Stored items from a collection
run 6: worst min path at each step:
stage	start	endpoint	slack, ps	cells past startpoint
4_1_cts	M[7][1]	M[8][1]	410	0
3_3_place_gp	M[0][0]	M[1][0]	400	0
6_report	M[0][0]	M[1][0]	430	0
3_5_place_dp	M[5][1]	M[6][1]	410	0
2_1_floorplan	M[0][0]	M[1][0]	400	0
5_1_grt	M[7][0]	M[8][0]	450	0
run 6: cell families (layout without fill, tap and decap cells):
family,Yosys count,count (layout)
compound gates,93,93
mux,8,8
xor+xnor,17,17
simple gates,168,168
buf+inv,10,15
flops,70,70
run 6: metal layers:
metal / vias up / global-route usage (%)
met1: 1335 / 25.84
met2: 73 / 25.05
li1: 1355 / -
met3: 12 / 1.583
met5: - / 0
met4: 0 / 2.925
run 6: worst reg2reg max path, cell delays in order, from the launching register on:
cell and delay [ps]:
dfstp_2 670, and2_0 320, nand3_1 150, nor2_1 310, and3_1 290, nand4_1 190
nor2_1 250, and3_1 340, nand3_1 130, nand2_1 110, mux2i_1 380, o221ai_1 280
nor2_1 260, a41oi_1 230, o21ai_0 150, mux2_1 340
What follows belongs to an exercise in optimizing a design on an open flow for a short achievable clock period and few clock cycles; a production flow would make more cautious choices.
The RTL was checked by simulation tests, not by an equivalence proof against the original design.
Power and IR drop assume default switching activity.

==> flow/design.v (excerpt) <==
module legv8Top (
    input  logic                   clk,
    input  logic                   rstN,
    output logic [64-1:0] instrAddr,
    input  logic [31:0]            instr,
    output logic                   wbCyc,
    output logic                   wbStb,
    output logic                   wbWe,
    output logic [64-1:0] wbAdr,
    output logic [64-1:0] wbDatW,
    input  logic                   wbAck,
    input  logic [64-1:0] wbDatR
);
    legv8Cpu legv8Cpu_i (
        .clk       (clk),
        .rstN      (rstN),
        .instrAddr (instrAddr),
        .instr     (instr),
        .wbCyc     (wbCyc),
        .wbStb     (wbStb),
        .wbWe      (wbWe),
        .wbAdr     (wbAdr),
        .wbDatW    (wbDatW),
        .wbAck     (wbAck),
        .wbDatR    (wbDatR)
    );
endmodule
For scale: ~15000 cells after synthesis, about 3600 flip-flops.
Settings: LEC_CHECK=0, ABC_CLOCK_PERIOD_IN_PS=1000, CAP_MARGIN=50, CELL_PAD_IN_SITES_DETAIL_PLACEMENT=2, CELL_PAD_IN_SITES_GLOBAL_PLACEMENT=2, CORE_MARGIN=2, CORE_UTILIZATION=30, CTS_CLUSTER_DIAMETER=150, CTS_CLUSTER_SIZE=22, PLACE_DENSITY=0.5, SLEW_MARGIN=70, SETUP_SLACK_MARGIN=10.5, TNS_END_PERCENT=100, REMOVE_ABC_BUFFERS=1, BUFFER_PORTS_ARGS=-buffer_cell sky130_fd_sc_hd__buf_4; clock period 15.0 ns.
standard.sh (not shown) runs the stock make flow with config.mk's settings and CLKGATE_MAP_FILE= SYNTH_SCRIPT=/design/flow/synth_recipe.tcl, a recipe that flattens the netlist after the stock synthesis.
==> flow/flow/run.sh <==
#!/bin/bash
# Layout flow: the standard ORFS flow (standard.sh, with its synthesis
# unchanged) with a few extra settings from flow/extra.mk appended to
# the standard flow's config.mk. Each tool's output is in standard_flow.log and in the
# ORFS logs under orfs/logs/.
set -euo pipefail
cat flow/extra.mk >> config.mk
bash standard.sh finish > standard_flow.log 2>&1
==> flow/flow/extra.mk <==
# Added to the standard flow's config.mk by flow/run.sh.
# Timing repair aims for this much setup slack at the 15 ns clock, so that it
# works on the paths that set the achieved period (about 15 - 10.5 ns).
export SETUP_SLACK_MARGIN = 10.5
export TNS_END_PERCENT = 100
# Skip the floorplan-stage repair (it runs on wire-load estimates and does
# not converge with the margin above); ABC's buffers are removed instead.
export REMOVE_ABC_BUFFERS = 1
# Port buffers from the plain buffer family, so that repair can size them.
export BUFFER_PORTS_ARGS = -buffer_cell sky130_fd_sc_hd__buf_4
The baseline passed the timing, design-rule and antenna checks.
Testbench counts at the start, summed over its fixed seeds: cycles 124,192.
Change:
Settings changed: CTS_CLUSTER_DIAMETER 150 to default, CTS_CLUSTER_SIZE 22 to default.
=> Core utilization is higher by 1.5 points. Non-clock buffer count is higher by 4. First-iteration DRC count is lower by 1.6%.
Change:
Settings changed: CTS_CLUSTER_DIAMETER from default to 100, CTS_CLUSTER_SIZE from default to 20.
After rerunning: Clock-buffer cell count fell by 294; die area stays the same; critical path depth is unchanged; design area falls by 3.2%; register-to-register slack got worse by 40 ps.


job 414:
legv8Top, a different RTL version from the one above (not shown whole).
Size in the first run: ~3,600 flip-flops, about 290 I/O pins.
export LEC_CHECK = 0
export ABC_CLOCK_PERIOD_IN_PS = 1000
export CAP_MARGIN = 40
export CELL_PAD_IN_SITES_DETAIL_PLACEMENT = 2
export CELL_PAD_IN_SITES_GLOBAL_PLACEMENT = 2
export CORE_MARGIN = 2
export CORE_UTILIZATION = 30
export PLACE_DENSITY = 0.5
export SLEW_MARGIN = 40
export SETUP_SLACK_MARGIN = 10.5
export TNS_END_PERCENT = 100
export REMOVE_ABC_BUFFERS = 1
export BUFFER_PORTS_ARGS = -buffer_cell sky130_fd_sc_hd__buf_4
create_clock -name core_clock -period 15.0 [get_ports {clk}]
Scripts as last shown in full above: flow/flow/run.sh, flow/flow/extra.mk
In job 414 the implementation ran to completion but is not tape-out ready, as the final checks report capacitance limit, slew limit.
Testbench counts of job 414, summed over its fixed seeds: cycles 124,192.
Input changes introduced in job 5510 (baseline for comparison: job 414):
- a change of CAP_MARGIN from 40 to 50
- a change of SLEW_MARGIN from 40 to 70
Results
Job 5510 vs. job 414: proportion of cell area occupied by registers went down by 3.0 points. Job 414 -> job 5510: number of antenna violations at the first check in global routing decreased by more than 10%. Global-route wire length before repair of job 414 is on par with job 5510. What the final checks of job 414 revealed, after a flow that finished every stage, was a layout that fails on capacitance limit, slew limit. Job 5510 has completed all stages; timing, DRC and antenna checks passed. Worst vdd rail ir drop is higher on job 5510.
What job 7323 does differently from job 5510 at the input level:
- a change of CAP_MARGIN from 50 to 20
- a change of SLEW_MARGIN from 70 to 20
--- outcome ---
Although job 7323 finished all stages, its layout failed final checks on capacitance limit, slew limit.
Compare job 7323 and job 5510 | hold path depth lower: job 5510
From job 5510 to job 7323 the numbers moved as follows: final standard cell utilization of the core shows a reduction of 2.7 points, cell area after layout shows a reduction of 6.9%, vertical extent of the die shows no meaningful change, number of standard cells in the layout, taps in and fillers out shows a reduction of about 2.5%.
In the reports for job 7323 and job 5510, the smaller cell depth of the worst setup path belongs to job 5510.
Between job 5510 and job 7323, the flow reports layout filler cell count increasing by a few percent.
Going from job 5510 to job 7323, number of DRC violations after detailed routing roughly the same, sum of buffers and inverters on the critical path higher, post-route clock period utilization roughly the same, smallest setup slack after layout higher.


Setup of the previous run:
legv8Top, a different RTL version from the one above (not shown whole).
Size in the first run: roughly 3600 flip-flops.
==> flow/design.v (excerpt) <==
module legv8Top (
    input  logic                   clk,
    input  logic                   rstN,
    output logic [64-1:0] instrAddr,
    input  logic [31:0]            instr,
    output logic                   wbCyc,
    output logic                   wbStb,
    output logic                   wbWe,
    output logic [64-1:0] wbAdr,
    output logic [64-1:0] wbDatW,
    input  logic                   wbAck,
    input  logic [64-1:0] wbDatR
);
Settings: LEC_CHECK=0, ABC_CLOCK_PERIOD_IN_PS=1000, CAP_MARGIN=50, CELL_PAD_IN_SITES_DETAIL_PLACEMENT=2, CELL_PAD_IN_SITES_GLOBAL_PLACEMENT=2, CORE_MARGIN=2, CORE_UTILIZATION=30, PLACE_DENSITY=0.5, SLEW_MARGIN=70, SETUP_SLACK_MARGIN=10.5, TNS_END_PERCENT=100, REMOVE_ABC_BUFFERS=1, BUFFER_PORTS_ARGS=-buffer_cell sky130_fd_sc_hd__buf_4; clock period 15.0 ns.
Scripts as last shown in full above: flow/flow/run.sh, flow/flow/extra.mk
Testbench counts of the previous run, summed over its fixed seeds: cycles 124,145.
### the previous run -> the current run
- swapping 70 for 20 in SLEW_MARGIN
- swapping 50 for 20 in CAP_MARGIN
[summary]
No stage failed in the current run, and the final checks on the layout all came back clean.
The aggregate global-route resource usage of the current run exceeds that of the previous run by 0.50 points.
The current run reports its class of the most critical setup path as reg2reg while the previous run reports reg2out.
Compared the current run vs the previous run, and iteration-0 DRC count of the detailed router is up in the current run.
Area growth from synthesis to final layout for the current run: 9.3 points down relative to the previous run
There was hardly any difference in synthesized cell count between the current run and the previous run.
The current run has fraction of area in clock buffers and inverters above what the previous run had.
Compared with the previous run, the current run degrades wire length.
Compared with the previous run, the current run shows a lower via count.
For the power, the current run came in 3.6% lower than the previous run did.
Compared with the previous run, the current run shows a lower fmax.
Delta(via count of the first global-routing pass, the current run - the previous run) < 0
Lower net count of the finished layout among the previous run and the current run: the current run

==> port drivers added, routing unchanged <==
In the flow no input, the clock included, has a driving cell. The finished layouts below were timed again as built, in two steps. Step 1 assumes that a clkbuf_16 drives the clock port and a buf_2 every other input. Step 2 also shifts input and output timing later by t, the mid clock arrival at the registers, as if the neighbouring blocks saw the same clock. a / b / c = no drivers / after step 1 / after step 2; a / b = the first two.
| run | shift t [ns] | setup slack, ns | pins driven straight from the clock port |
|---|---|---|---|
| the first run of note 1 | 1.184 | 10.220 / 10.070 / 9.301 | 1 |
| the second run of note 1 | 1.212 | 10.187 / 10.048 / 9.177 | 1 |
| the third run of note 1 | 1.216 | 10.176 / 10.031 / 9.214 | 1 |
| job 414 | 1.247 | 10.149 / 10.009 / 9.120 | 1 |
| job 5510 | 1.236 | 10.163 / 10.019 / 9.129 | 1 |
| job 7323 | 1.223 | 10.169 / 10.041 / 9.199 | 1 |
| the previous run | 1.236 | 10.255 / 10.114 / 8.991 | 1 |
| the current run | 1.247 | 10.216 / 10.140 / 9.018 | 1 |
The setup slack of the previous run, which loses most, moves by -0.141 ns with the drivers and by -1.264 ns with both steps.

→ PROBLEM DETAILS: Each line in the data that holds the string "metal" should be found and copied.

→ WRITTEN RESPONSE:
run 6: metal layers:
metal / vias up / global-route usage (%)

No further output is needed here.